▸ **DATA UNDER STUDY**:
-*-*-

## config.mk

```make
export PLATFORM = sky130hd
export DESIGN_NAME = pe_store_unit
export DESIGN_NICKNAME = d
export VERILOG_FILES = /design/src/rtl/pe_store_unit.sv
export SDC_FILE = /design/constraint.sdc
export NUM_CORES = 1
export LEC_CHECK = 0
export CAP_MARGIN = 20
export CORE_MARGIN = 2
export CORE_UTILIZATION = 50
export DETAILED_ROUTE_END_ITERATION = 8
export GPL_TIMING_DRIVEN = 0
export PLACE_DENSITY = 0.85
export SLEW_MARGIN = 5
export SYNTH_ARGS = -nofsm -noshare
export SYNTH_HDL_FRONTEND = slang
export SYNTH_SLANG_ARGS = --single-unit
```

## constraint.sdc

```tcl
create_clock -name CLK -period 9.3 [get_ports CLK]
set_input_delay 0.93 -clock CLK [delete_from_list [all_inputs] [get_ports CLK]]
set_output_delay 0.93 -clock CLK [all_outputs]
set_load 0.05 [all_outputs]
```

## src/rtl/pe_store_unit.sv

```systemverilog
// pe_store_unit: write-back engine for the PE array.
// A start pulse snapshots the four PE result words, the lane mask and the
// base address; the selected words are then written one per cycle to BRAM
// port B at consecutive addresses, and a one-cycle done pulse closes the
// operation.
module pe_store_unit #(
  parameter int DATA_W = 32,
  parameter int ADDR_W = 32,
  parameter int BASE_W = 17,
  parameter int N_PE   = 4
) (
  input  logic              CLK,
  input  logic              RST,
  input  logic              STORE_START,
  input  logic [BASE_W-1:0] BASE_ADDR,
  input  logic [N_PE-1:0]   PE_MASK,
  input  logic [DATA_W-1:0] PE_DOUT_0,
  input  logic [DATA_W-1:0] PE_DOUT_1,
  input  logic [DATA_W-1:0] PE_DOUT_2,
  input  logic [DATA_W-1:0] PE_DOUT_3,
  input  logic              WR_STALL,
  output logic [ADDR_W-1:0] addrb,
  output logic [DATA_W-1:0] dinb,
  output logic              enb,
  output logic [3:0]        web,
  output logic              STORE_BUSY,
  output logic              STORE_DONE,
  output logic [2:0]        STORE_CNT
);

  localparam int SEL_W = $clog2(N_PE);
  localparam logic [N_PE-1:0] ONE = N_PE'(1);

  localparam logic [1:0] S_IDLE  = 2'd0;
  localparam logic [1:0] S_WRITE = 2'd1;
  localparam logic [1:0] S_DONE  = 2'd2;

  logic [1:0]        state;
  logic [DATA_W-1:0] snap [N_PE];
  logic [N_PE-1:0]   pend;
  logic [BASE_W-1:0] base;
  logic [2:0]        offset;
  logic [SEL_W-1:0]  sel;
  logic              last;

  // Pick the lowest pending lane and detect whether it is the final one.
  always_comb begin
    // NOTE: every combinational output gets a default first so no latch is inferred.
    sel  = '0;
    for (int i = N_PE - 1; i >= 0; i--) begin
      if (pend[i]) sel = SEL_W'(i);
    end
    last = (pend & (pend - ONE)) == '0;
  end

  // Control FSM, snapshot registers and registered BRAM port-B outputs.
  always_ff @(posedge CLK) begin
    // NOTE: sequential state uses non-blocking assignments so all registers update together.
    if (RST) begin
      state      <= S_IDLE;
      for (int i = 0; i < N_PE; i++) snap[i] <= '0;
      pend       <= '0;
      base       <= '0;
      offset     <= '0;
      addrb      <= '0;
      dinb       <= '0;
      enb        <= 1'b0;
      web        <= 4'b0000;
      STORE_BUSY <= 1'b0;
      STORE_DONE <= 1'b0;
      STORE_CNT  <= '0;
    end else begin
      case (state)
        S_IDLE: begin
          enb        <= 1'b0;
          web        <= 4'b0000;
          STORE_DONE <= 1'b0;
          // A start arriving while the done pulse is on the outputs is dropped.
          if (STORE_START && !STORE_DONE) begin
            snap[0]    <= PE_DOUT_0;
            snap[1]    <= PE_DOUT_1;
            snap[2]    <= PE_DOUT_2;
            snap[3]    <= PE_DOUT_3;
            pend       <= PE_MASK;
            base       <= BASE_ADDR;
            offset     <= '0;
            STORE_CNT  <= '0;
            STORE_BUSY <= 1'b1;
            state      <= (PE_MASK == '0) ? S_DONE : S_WRITE;
          end else begin
            STORE_BUSY <= 1'b0;
          end
        end

        S_WRITE: begin
          STORE_DONE <= 1'b0;
          if (!WR_STALL) begin
            addrb     <= ADDR_W'(base) + ADDR_W'(offset);
            dinb      <= snap[sel];
            enb       <= 1'b1;
            web       <= 4'b1111;
            pend      <= pend & (pend - ONE);
            offset    <= offset + 3'd1;
            STORE_CNT <= STORE_CNT + 3'd1;
            if (last) state <= S_DONE;
          end else begin
            enb <= 1'b0;
            web <= 4'b0000;
          end
        end

        S_DONE: begin
          enb        <= 1'b0;
          web        <= 4'b0000;
          STORE_DONE <= 1'b1;
          state      <= S_IDLE;
        end

        default: begin
          state <= S_IDLE;
        end
      endcase
    end
  end

endmodule

```

==> out/metrics.yaml <==
cts.sinks: 210
seq_area_frac_synth_pct: 59.9
synthFlopType: "edfxtp_1"
vias: 7184
cts_setup_buffers: 0
ys_async_sr_fraction_pct: 0
die_h_um: 139
final_layout_size_suffix_gt1_share_pct: 6.28
ant_nets: 0
yosys_warnings: 0
die_width_um: 139
arrival_ns: 3.16
dr.first_iter.drc_count: 563
hp-class: "flip-flop to flip-flop"
grt_pass1_vias: 7160
ys_ff_latch: 210
synth_edf_count: 128
cts_tree: "done"
cts_inserted_buffers: 22
root_buffer: "clkbuf_16"
synthCells: 849
final_max_slew_viol_count: 0
area_delta_synth_final_pct: 35.4
layout_commonest_cell: "clkdlybuf4s50_1"
netlist_area_sq_mm: 0.00915
leakage_nw: 4.72
gp_congestion: 0.885
grt_pass1_wl_um: 37200
status: "completed"
hpwl_um: 17300
gr-total-overflow: 0
start_util_pct: 50.9
startpoint_type: "primary input"
synth_area_per_cell_sq_um: 10.8
fin_nets: 1258
end_kind: "flip-flop"
criticalPathCategory: "primary input to flip-flop"
powerDensity_mw_per_mm2: 187
grtUsageTotal_pct: 24.1
rsz0062_at_grt: "no"
port_buffers: 211
io_pins: 227
dieArea_sq_mm: 0.0194
clock.fmax_mhz: 334
cts_resized: 0
antenna_found_initial: 1
total_power_mw: 2.31
antennaDiodeCount: 0
grt_max_degree: 58
wl_per_cell_um: 17.7
n_fill_cell: 1335
rows: 49
max-slew-margin-rel_pct: 50.3
finalCriticalPeriod_ns: 2.99
hold_buffers: 0
viasPerCell: 5.35
clk_pin_slew_worst_paths_ns: 0.06
drv_cap: 0
setup_violations: 0
multi_input_comb_area_sq_mm: 0.00310
whs_ns: 0.452
final_cell_mix: "clkdlybuf4s50_1, and2_1, edfxtp_1"
h-tree-depth: 1
peakVddDrop_v: 0.000133
final_hold_viol_count: 0
core_area_sq_mm: 0.0180
cts_max_path_buffers: 3
finClkSkew_ns: 0.00790
fin_crit_sh_pct: 32.1
drt_wl_total_um: 23800
clk_latency_ns: 0.50
tns_ns: 0
path_max_fanout: 57
regArea_sq_mm: 0.00549
drc: 0
synth_cell_types: 50
tightest_slew_ns: 0.742
crit_required_ns: 9.47
drtPass1Iterations: 6
--- config.mk ---
export PLATFORM = sky130hd
export DESIGN_NAME = dyt_mem_arbiter_flat
export DESIGN_NICKNAME = d
export VERILOG_FILES = /design/src/rtl/dyt_mem_arbiter_if.sv /design/src/rtl/dyt_mem_arbiter.sv /design/src/flat_wrapper.sv
export SDC_FILE = /design/constraint.sdc
export NUM_CORES = 1
export LEC_CHECK = 0
export ABC_CLOCK_PERIOD_IN_PS = 3900
export BUFFER_PORTS_ARGS = -buffer_cell sky130_fd_sc_hd__buf_2
export CELL_PAD_IN_SITES_DETAIL_PLACEMENT = 2
export CELL_PAD_IN_SITES_GLOBAL_PLACEMENT = 2
export CORE_AREA = 2 2 134 136
export DETAILED_ROUTE_END_ITERATION = 6
export DIE_AREA = 0 0 136 138
export PLACE_DENSITY = 0.95
export SLEW_MARGIN = 20
export SYNTH_ARGS = -nofsm -noshare
export SYNTH_HDL_FRONTEND = slang
export SYNTH_SLANG_ARGS = --single-unit
export TNS_END_PERCENT = 1
--- constraint.sdc ---
create_clock -name clk -period 3.9 [get_ports clk]
set_input_delay 0.78 -clock clk [delete_from_list [all_inputs] [get_ports clk]]
set_output_delay 0.78 -clock clk [all_outputs]
set_load 0.005 [all_outputs]
**config.mk**
```make
export PLATFORM = sky130hd
export DESIGN_NAME = mult_share_arbiter
export DESIGN_NICKNAME = d
export VERILOG_FILES = /design/src/rtl/mult_share_pkg.sv /design/src/rtl/mult_share_arbiter_rr_arbiter.sv /design/src/rtl/mult_share_arbiter.sv
export SDC_FILE = /design/constraint.sdc
export NUM_CORES = 1
export LEC_CHECK = 0
export CAP_MARGIN = 10
export CORE_ASPECT_RATIO = 0.75
export CORE_MARGIN = 10
export CORE_UTILIZATION = 45
export CTS_CLUSTER_DIAMETER = 30
export DETAILED_ROUTE_END_ITERATION = 8
export GPL_ROUTABILITY_DRIVEN = 1
export PLACE_DENSITY_LB_ADDON = 0.05
export SYNTH_ARGS = -nofsm -noshare
export SYNTH_HDL_FRONTEND = slang
export SYNTH_SLANG_ARGS = --single-unit
```
**constraint.sdc**
```tcl
create_clock -name clk -period 8.2 [get_ports clk]
set_clock_uncertainty 0.1 [all_clocks]
set_input_delay 1.64 -clock clk [delete_from_list [all_inputs] [get_ports clk]]
set_output_delay 1.64 -clock clk [all_outputs]
set_load 0.005 [all_outputs]
```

-*-*-

▸ **GOAL OF THE EXERCISE**: Copy out, word for word, the part of the entries above that begins at the line with "synth_area_per_cell_sq_um: 10.8" and ends at the line with "tightest_slew_ns: 0.742", including both.

▸ **EXERCISE SOLUTION**:
synth_area_per_cell_sq_um: 10.8
fin_nets: 1258
end_kind: "flip-flop"
criticalPathCategory: "primary input to flip-flop"
powerDensity_mw_per_mm2: 187
grtUsageTotal_pct: 24.1
rsz0062_at_grt: "no"
port_buffers: 211
io_pins: 227
dieArea_sq_mm: 0.0194
clock.fmax_mhz: 334
cts_resized: 0
antenna_found_initial: 1
total_power_mw: 2.31
antennaDiodeCount: 0
grt_max_degree: 58
wl_per_cell_um: 17.7
n_fill_cell: 1335
rows: 49
max-slew-margin-rel_pct: 50.3
finalCriticalPeriod_ns: 2.99
hold_buffers: 0
viasPerCell: 5.35
clk_pin_slew_worst_paths_ns: 0.06
drv_cap: 0
setup_violations: 0
multi_input_comb_area_sq_mm: 0.00310
whs_ns: 0.452
final_cell_mix: "clkdlybuf4s50_1, and2_1, edfxtp_1"
h-tree-depth: 1
peakVddDrop_v: 0.000133
final_hold_viol_count: 0
core_area_sq_mm: 0.0180
cts_max_path_buffers: 3
finClkSkew_ns: 0.00790
fin_crit_sh_pct: 32.1
drt_wl_total_um: 23800
clk_latency_ns: 0.50
tns_ns: 0
path_max_fanout: 57
regArea_sq_mm: 0.00549
drc: 0
synth_cell_types: 50
tightest_slew_ns: 0.742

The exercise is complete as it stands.